Like most states, Minnesota has a three-tier system for distributing alcoholic beverages – the manufacturer sells to a wholesaler who sells to a retailer. Minnesota allows local wineries to apply for a farm winery license, which permits the holder to sell direct to both retailers and consumers.  The catch is that the winery must use more than 50% of its grape juice from grapes produced in Minnesota.  A winery may obtain a one-year dispensation from this requirement if it certifies that sufficient supplies of Minnesota grapes are impossible to obtain.

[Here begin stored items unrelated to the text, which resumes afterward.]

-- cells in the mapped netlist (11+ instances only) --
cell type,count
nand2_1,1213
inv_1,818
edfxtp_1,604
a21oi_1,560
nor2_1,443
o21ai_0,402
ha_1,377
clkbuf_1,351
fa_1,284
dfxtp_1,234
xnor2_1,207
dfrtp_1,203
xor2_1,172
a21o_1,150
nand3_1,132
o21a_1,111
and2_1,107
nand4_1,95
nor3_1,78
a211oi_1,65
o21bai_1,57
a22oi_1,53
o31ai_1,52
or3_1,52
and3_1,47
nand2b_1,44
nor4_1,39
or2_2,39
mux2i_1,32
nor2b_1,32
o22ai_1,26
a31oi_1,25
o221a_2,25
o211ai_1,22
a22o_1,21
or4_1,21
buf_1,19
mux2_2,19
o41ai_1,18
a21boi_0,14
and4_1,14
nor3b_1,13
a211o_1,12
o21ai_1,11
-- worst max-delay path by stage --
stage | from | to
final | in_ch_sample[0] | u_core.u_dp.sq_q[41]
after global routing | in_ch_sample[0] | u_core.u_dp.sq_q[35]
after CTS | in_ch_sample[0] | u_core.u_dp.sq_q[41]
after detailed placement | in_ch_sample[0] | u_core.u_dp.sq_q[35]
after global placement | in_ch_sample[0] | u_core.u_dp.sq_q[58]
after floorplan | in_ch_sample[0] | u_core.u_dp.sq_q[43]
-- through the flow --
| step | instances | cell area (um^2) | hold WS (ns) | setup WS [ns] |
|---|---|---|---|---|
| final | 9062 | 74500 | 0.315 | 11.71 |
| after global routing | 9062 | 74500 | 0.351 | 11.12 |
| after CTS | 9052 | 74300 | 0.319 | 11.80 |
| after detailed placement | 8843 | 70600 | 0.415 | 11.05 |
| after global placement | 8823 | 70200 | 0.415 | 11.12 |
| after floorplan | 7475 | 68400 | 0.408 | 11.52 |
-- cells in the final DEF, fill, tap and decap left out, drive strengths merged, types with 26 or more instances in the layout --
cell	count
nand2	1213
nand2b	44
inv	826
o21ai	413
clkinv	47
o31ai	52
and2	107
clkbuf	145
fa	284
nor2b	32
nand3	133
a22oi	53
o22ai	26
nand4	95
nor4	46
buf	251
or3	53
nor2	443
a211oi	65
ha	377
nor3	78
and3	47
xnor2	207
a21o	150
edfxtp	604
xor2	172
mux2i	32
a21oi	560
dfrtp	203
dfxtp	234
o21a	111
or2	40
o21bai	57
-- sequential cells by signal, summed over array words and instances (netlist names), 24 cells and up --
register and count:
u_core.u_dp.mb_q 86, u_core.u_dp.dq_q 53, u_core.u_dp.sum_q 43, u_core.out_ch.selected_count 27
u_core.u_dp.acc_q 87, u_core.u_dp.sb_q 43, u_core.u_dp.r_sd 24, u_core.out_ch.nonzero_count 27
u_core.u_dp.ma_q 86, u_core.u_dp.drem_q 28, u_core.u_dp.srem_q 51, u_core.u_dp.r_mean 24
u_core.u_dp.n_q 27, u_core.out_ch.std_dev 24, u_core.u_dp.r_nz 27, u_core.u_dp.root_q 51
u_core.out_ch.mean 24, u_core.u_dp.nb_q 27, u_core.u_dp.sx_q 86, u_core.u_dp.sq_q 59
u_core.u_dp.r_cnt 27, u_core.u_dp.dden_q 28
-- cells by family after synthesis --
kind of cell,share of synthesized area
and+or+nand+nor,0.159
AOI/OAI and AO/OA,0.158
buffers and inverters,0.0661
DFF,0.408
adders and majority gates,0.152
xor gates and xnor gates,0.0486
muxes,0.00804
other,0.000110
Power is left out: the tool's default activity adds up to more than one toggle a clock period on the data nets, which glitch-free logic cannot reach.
<file path="src/design/md4sh_pkg.sv">
// md4sh_pkg: shared types, constants and step tables for the MD4-style hash.
// No dependencies; used by every other file of the block except md4sh_if.
package md4sh_pkg;

  localparam int MAX_LENGTH_BITS = 31;

  localparam logic [31:0] IV0 = 32'h67452301;
  localparam logic [31:0] IV1 = 32'hefcdab89;
  localparam logic [31:0] IV2 = 32'h98badcfe;
  localparam logic [31:0] IV3 = 32'h10325476;
  localparam logic [31:0] K_ROUND2 = 32'h5a827999;
  localparam logic [31:0] K_ROUND3 = 32'h6ed9eba1;
  // floor(n * RECIP10 / 2^35) == n / 10 for every 32-bit n
  localparam logic [31:0] RECIP10 = 32'hcccccccd;
  localparam int BLOCK_BYTES = 64;
  localparam int STEPS = 48;

  typedef enum logic [1:0] {
    JOB_BLOCK,
    JOB_FINAL,
    JOB_FINAL_ZERO
  } job_kind_t;

  typedef struct packed {
    job_kind_t                   kind;
    logic [MAX_LENGTH_BITS-1:0]  length;
    logic [BLOCK_BYTES*8-1:0]    data;
  } job_t;

  typedef struct packed {
    logic full;
    logic empty;
  } q_status_t;

  // block word used by step i
  function automatic logic [3:0] msg_index(input logic [5:0] i);
    logic [3:0] j;
    logic [3:0] r;
    j = i[3:0];
    r = j;
    case (i[5:4])
      2'd0: r = j;
      2'd1: r = {j[1:0], j[3:2]};
      default: r = {j[0], j[1], j[2], j[3]};
    endcase
    return r;
  endfunction

  function automatic logic [4:0] step_shift(input logic [5:0] i);
    logic [4:0] s;
    s = 5'd3;
    case (i[5:4])
      2'd0: begin
        case (i[1:0])
          2'd0: s = 5'd3;
          2'd1: s = 5'd7;
          2'd2: s = 5'd11;
          default: s = 5'd19;
        endcase
      end
      2'd1: begin
        case (i[1:0])
          2'd0: s = 5'd3;
          2'd1: s = 5'd5;
          2'd2: s = 5'd9;
          default: s = 5'd13;
        endcase
      end
      default: begin
        case (i[1:0])
          2'd0: s = 5'd3;
          2'd1: s = 5'd9;
          2'd2: s = 5'd11;
          default: s = 5'd15;
        endcase
      end
    endcase
    return s;
  endfunction

endpackage

</file>
<file path="src/design/md4sh_if.sv">
// md4sh_if: valid/ready channel interfaces for message bytes and digest words.
// No dependencies.
interface md4sh_in_if;
  logic       valid;
  logic       ready;
  logic [7:0] data_byte;
  logic       has_byte;
  logic       end_of_message;
  modport source (output valid, data_byte, has_byte, end_of_message, input ready);
  modport sink (input valid, data_byte, has_byte, end_of_message, output ready);
endinterface


</file>
<file path="src/design/md4sh_front.sv">
// md4sh_front: accepts message bytes, packs 64-byte blocks and queues jobs.
// Depends on md4sh_pkg and md4sh_if.
module md4sh_front #(
  parameter int LENGTH_BITS = 31
) (
  input  logic                 clk,
  input  logic                 rst,
  md4sh_in_if.sink             msg,
  input  md4sh_pkg::q_status_t q_status,
  output logic                 push,
  output md4sh_pkg::job_t      push_job
);

  localparam int BW = md4sh_pkg::BLOCK_BYTES * 8;

  logic [BW-1:0]          blk;
  logic [5:0]             pos;
  logic [LENGTH_BITS-1:0] len;

  logic                   accept;
  logic [BW-1:0]          blk_next;
  logic [5:0]             pos_next;
  logic [LENGTH_BITS-1:0] len_next;
  logic                   wrapped;
  logic [BW-1:0]          padded;

  assign msg.ready = !q_status.full;
  assign accept    = msg.valid && msg.ready;

  always_comb begin
    blk_next = blk;
    if (msg.has_byte) begin
      blk_next[pos*8 +: 8] = msg.data_byte;
    end
    pos_next = pos + {5'd0, msg.has_byte};
    len_next = len + {{(LENGTH_BITS-1){1'b0}}, msg.has_byte};
    wrapped  = msg.has_byte && (pos_next == 6'd0);
    // zero every slot from the next free position up
    padded = blk_next;
    for (int b = 0; b < md4sh_pkg::BLOCK_BYTES; b++) begin
      if (6'(b) >= pos_next) padded[b*8 +: 8] = 8'h00;
    end
  end

  assign push = accept && (wrapped || msg.end_of_message);

  always_comb begin
    push_job.length = md4sh_pkg::MAX_LENGTH_BITS'(len_next);
    if (wrapped) begin
      push_job.data = blk_next;
      push_job.kind = msg.end_of_message ? md4sh_pkg::JOB_FINAL_ZERO
                                         : md4sh_pkg::JOB_BLOCK;
    end else begin
      push_job.data = padded;
      push_job.kind = md4sh_pkg::JOB_FINAL;
    end
  end

  always_ff @(posedge clk) begin
    if (accept) blk <= blk_next;
  end

  always_ff @(posedge clk) begin
    if (rst) begin
      pos <= 6'd0;
      len <= '0;
    end else if (accept) begin
      if (msg.end_of_message) begin
        pos <= 6'd0;
        len <= '0;
      end else begin
        pos <= pos_next;
        len <= len_next;
      end
    end
  end

endmodule

</file>
<file path="src/flat_wrapper.sv">
// flat-port wrapper written by rule: the top's interface ports become plain ports
module md4sh_front_flat 
#(
  parameter int LENGTH_BITS = 31
)
  (clk, rst, q_status, push, push_job, msg_valid, msg_data_byte, msg_has_byte, msg_end_of_message, msg_ready);
  md4sh_in_if msg_i ();
  input  logic clk;
  input  logic rst;
  input  md4sh_pkg::q_status_t q_status;
  output logic push;
  output md4sh_pkg::job_t push_job;
  input wire logic [$bits(msg_i.valid)-1:0] msg_valid;
  input wire logic [$bits(msg_i.data_byte)-1:0] msg_data_byte;
  input wire logic [$bits(msg_i.has_byte)-1:0] msg_has_byte;
  input wire logic [$bits(msg_i.end_of_message)-1:0] msg_end_of_message;
  output wire logic [$bits(msg_i.ready)-1:0] msg_ready;
  assign msg_i.valid = msg_valid;
  assign msg_i.data_byte = msg_data_byte;
  assign msg_i.has_byte = msg_has_byte;
  assign msg_i.end_of_message = msg_end_of_message;
  assign msg_ready = msg_i.ready;
  md4sh_front #(.LENGTH_BITS(LENGTH_BITS)) u_core (.clk(clk), .rst(rst), .msg(msg_i), .q_status(q_status), .push(push), .push_job(push_job));
endmodule
</file>
<file path="config.mk">
export PLATFORM = sky130hd
export DESIGN_NAME = md4sh_front_flat
export DESIGN_NICKNAME = d
export VERILOG_FILES = /design/src/design/md4sh_pkg.sv /design/src/design/md4sh_if.sv /design/src/design/md4sh_front.sv /design/src/flat_wrapper.sv
export SDC_FILE = /design/constraint.sdc
export NUM_CORES = 1
export LEC_CHECK = 0
export ABC_AREA = 1
export CAP_MARGIN = 30
export CORE_UTILIZATION = 45
export CTS_CLUSTER_DIAMETER = 50
export DETAILED_ROUTE_END_ITERATION = 16
export DONT_BUFFER_PORTS = 1
export MAX_ROUTING_LAYER = met4
export PLACE_DENSITY_LB_ADDON = 0.2
export SLEW_MARGIN = 10
export SYNTH_ARGS = -nofsm -noshare
export SYNTH_HDL_FRONTEND = slang
export SYNTH_SLANG_ARGS = --single-unit
</file>
<file path="constraint.sdc">
create_clock -name clk -period 16.65 [get_ports clk]
set_input_delay 2.4975 -clock clk [delete_from_list [all_inputs] [get_ports clk]]
set_output_delay 2.4975 -clock clk [all_outputs]
set_load 0.02 [all_outputs]
</file>
==> flow_summary.toml <==
[critical_path]
cp_data_required_time_ns = 14.15
worstPathArrival_ns = 6.41
r2r_end = "u_core.blk[144]$_DFFE_PP_"
crit_path_start_kind = "primary input"
endpoint = "push_job[60]"
crit_type = "in2out"
r2r_cells = 10
rr_startpoint = "u_core.pos[0]$_SDFFE_PP0P_"
crit_fanout = 31
critPathLaunch = "msg_has_byte"
cp-end-kind = "output pin"
r2r_setup_slack_ns = 11.69

[clock_tree]
post_cts_buffers = 0
cts_resized = 0
clkTransAtPathRegs_ns = 0.06
cts_hold_buf = 0
cts_root_buf = "clkbuf_16"
cts_buffer_depth = 3
clkLatencyLatePin_ns = 0.60
clkSinkCount = 549
htreeDepth = 3
cts_tree = "built"
numCtsBuffers = 77

[grt]
grt_overflow = 0
grt_first_pass_wirelength_um = 153900
grt_antenna_before_repair = 0
first_global_vias = 23986
grt_max_degree = 196
grt_use_total_pct = 29.84

[sta]
slew_viol_final = 0
tns_ns = 0
hold_viol = 0
tightest_slew_ns = 1.225
setup_viol = 0
fin_ws_ns = 7.745
fmax_mhz = 112.3
relSlewSlack_pct = 18.33
fin_worst_skew_ns = 0.01639
grt_setup_unrepaired = "no"
min_period_ns = 8.905
finalCritPeriodShare_pct = 53.48

[placed_design]
dp_slack_ns = 7.894
io_buffers = 0
place_inst = 5013
dp_hpwl_um = 76940
placed_cell_area_sq_um = 32240
place_congestion = 0.9355

[synth]
synth-edff-count = 512
netlist.top_cell.by_area = "edfxtp_1"
yosys_warnings = 0
synthFlopType = "edfxtp_1"
yosysSeqAreaShare_pct = 51.16
syn_area_per_cell_sq_um = 7.499
synth_cells = 4201
synth_nets = 4222
synth-seq-cells = 549
synth_common_cells = "nand2_1 (1092), inv_1 (922), nor2_1 (622)"
ys_top_cells_by_area = "edfxtp_1 (49%), nand2_1 (13%), inv_1 (11%)"
synth_cell_types = 39
mappedNetlistArea_sq_um = 31500
yosysMostFrequentCell = "nand2_1"
netlist.area_leader.share_pct = 48.80
async_flop_share_pct = 0

[finish]
syn_to_final_growth_pct = 10.51
stdcell_count = 5157
postLayoutCellArea_sq_um = 34810
final_nets = 4185
antenna_cells = 0
drive_above_1_share_pct = 5.111

[status]
status = "complete, no violations"

[drt]
wire_per_inst_um = 20.76
remaining_drc_errors = 0
drt-pass1-iter-count = 6
drt_iter0_drc = 2498
vias = 26535
routed_wirelength_um = 107100
vias_per_cell = 5.145
ant_nets = 0

[worst_hold_path]
hold_class = "reg2reg"

[floorplan]
die_height_um = 266.6
core_sq_um = 68950
die_area_sq_um = 71070
rows = 96
io_pins = 562
initial_core_util_pct = 45.69
die_w_um = 266.6

[power]
p_leak_nw = 16.51
worst_ir_drop_vdd_mv = 0.08409
p_total_mw = 3.532
power.density_nw_per_um2 = 101.5

[flow_run]
max_cap_violations = 0
==> sequential cells by signal (all words and copies together), names as in the netlist <==
signal      flops
u_core.len     31
u_core.blk    512
u_core.pos      6
==> through the flow <==
step,hold slack [ns],utilization (%)
detailed placement,0.4570,46.76
CTS,0.4650,50.46
finish,0.4651,50.49
global route,0.5006,50.49
floorplan,0.4453,-
global placement,0.4495,46.69
==> power breakdown <==
part / switching, mW / internal (mW)
logic: 0.263 / 0.0507
clock network: 0.654 / 0.992
registers: 0.0111 / 1.56
total: 0.928 / 2.60
==> layout by cell type, fill, tap and decap left out, drive strengths merged, types with 22 or more instances in the layout <==
master	synthesis	routed
nand2	1100	1100
clkbuf	50	92
dfxtp	37	37
nor2	646	646
a21oi	112	112
and2	38	38
edfxtp	512	512
nor3	54	54
nand3	129	129
clkinv	2	27
o21ai	349	349
buf	88	22
inv	940	945
nand4	92	92
==> worst max-delay path, stage by stage <==
cell	delay, ns
ha_1	0.21
ha_1	0.43
nor2_1	0.37
nand2_1	0.20
nor2_1	0.18
nand2_2	0.52
nand2_1	0.69
clkinv_1	0.54
a21oi_1	0.76
==> metal layers <==
metal  vias to the layer above  share of wire, %  global-route usage, %
li1                      13051                 -                      -
met2                      1060                46                  46.92
met3                       177               8.2                  6.246
met5                         -                 0                      -
met4                         0               3.7                  11.18
met1                     12247                42                  37.83
==> worst min path at each step <==
stage                                      startpoint                           to  depth (start not counted)
after detailed placement  u_core.len[12]$_SDFFE_PP0P_  u_core.len[12]$_SDFFE_PP0P_                          2
after global routing      u_core.len[12]$_SDFFE_PP0P_  u_core.len[12]$_SDFFE_PP0P_                          2
final                     u_core.len[12]$_SDFFE_PP0P_  u_core.len[12]$_SDFFE_PP0P_                          2
after global placement    u_core.len[12]$_SDFFE_PP0P_  u_core.len[12]$_SDFFE_PP0P_                          2
after floorplan           u_core.len[12]$_SDFFE_PP0P_  u_core.len[12]$_SDFFE_PP0P_                          2
after CTS                 u_core.len[12]$_SDFFE_PP0P_  u_core.len[12]$_SDFFE_PP0P_                          2
==> layout make-up <==
| type | count | area, sq um |
|---|---|---|
| Timing Repair Buffer | 22 | 205.2 |
| Clock inverter | 49 | 476.7 |
| Clock buffer | 92 | 2078 |
| Tap cell | 931 | 1165 |
| Multi-Input combinational cell | 2572 | 11230 |
| Fill cell | 6911 | 34130 |
| Inverter | 942 | 3547 |
| Sequential cell | 549 | 16120 |
==> cells by family (layout without fill, tap and decap cells) <==
| family | after synthesis | after routing | synth area share [%] |
|---|---|---|---|
| fa+ha+maj | 6 | 6 | 0.2383 |
| simple gates | 2079 | 2079 | 27.27 |
| flops | 549 | 549 | 51.16 |
| compound gates | 468 | 468 | 7.503 |
| buf+inv | 1080 | 1105 | 13.31 |
| xor+xnor | 19 | 19 | 0.5282 |
(Power assumes the default switching activity.)
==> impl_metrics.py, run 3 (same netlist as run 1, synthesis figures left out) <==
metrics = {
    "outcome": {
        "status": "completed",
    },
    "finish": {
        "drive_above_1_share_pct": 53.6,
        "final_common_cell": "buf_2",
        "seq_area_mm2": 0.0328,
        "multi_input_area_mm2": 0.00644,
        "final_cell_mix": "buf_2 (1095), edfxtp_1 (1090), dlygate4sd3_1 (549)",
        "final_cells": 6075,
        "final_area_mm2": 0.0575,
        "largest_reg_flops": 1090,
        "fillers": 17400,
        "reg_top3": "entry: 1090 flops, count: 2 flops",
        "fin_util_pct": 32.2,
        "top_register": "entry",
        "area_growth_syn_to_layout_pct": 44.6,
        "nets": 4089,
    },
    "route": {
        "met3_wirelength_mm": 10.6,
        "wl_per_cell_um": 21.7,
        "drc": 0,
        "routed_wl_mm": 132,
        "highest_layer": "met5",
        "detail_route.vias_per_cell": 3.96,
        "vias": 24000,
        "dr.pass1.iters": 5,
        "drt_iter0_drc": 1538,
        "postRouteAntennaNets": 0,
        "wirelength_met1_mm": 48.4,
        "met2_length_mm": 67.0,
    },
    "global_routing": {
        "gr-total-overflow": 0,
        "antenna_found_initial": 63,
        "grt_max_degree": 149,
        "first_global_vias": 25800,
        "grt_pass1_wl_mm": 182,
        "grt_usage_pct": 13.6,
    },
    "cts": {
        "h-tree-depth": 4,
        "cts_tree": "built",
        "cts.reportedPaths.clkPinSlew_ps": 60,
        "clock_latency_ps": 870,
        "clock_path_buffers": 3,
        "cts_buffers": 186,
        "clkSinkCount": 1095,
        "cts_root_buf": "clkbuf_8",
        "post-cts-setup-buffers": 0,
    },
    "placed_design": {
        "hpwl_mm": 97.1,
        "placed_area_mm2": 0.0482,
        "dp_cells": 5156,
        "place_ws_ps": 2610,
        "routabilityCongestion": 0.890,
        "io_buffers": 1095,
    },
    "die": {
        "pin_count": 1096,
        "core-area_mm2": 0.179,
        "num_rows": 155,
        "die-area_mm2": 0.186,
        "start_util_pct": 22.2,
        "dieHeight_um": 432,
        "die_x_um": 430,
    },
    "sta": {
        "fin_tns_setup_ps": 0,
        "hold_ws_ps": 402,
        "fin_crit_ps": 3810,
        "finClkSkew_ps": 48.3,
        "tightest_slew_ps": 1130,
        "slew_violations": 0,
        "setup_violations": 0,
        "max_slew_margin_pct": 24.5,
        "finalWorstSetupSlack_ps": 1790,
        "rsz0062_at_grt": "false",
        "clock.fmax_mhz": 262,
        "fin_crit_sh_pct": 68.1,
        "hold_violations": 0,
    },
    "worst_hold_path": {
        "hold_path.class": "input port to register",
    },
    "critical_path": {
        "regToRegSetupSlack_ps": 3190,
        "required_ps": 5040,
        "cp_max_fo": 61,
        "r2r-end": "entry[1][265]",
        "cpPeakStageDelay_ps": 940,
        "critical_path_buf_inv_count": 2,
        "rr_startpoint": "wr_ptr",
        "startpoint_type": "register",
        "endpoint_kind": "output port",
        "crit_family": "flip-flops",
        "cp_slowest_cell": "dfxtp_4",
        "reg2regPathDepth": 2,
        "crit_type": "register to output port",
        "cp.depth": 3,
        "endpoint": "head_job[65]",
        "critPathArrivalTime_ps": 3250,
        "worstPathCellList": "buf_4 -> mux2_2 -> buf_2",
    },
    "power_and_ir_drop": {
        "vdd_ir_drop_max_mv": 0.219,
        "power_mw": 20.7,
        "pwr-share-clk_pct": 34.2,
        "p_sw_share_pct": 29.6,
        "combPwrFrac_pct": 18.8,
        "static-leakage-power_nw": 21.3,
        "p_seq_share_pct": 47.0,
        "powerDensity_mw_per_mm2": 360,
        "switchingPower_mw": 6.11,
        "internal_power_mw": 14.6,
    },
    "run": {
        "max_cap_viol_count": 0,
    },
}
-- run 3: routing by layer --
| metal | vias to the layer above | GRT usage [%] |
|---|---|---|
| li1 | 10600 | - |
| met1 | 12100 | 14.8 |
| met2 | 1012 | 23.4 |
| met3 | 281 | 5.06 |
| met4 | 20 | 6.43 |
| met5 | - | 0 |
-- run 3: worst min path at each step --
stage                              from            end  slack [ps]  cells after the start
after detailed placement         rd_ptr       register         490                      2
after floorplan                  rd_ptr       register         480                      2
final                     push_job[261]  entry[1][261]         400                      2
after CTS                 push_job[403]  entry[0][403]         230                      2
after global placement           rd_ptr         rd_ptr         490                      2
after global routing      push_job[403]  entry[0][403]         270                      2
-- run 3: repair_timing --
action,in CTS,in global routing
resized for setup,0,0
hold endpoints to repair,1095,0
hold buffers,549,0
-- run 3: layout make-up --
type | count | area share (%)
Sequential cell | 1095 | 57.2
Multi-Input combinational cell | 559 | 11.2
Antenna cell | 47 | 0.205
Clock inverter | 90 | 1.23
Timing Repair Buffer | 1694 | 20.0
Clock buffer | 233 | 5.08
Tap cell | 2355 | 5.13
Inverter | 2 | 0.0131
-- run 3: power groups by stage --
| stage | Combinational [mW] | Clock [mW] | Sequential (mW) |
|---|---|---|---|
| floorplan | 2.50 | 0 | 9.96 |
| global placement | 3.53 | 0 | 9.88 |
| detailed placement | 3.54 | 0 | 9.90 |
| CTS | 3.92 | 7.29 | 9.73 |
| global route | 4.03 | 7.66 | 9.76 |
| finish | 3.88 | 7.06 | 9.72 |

Two farm wineries sued the Minnesota Commissioner of Public Safety, who enforces the statute, alleging that it violates the dormant commerce clause by discriminating against out-of-state grape juice. The District Court granted the Commissioner’s motion for summary judgment.  The Court acknowledged that the statute caused plaintiffs injury in fact, because it interfered with their ability to expand their businesses.  But it reasoned that, if plaintiffs wanted to use more out-of-state grapes, they could apply for a wine manufacturing license, which imposes no such limitation.  Thus, the injury they sustained was the product of their own voluntary business decision.  The catch, however, is that a wine manufacturer must use the three-tier distribution system.  It cannot sell directly to either retailers or consumers.

Plaintiffs appealed. They argued that the District Court’s finding that the statute interfered with plaintiffs’ fiscal planning in and of itself established that the injury was fairly traceable to the statute.  According to plaintiffs, the District Court’s holding would force them to operate a different business than the one they prefer to.  They want to operate as farm wineries, due to the efficiencies in distribution that status allows, but the statute prevents them from doing so unless they use a majority of Minnesota grapes.  This theory, they assert, would allow states to discriminate against out-of-state commerce with impunity by authorizing an alternative, less desirable way of doing business.

The Commissioner argued that plaintiffs lacked standing for three separate reasons. First, the Commissioner argued that there had never been an enforcement action against a winery for using out-of-state grapes or threatened to do so.  She also claimed that her office had never denied an application for exemption.  Thus, she claimed that there was no credible threat of injury to the plaintiffs.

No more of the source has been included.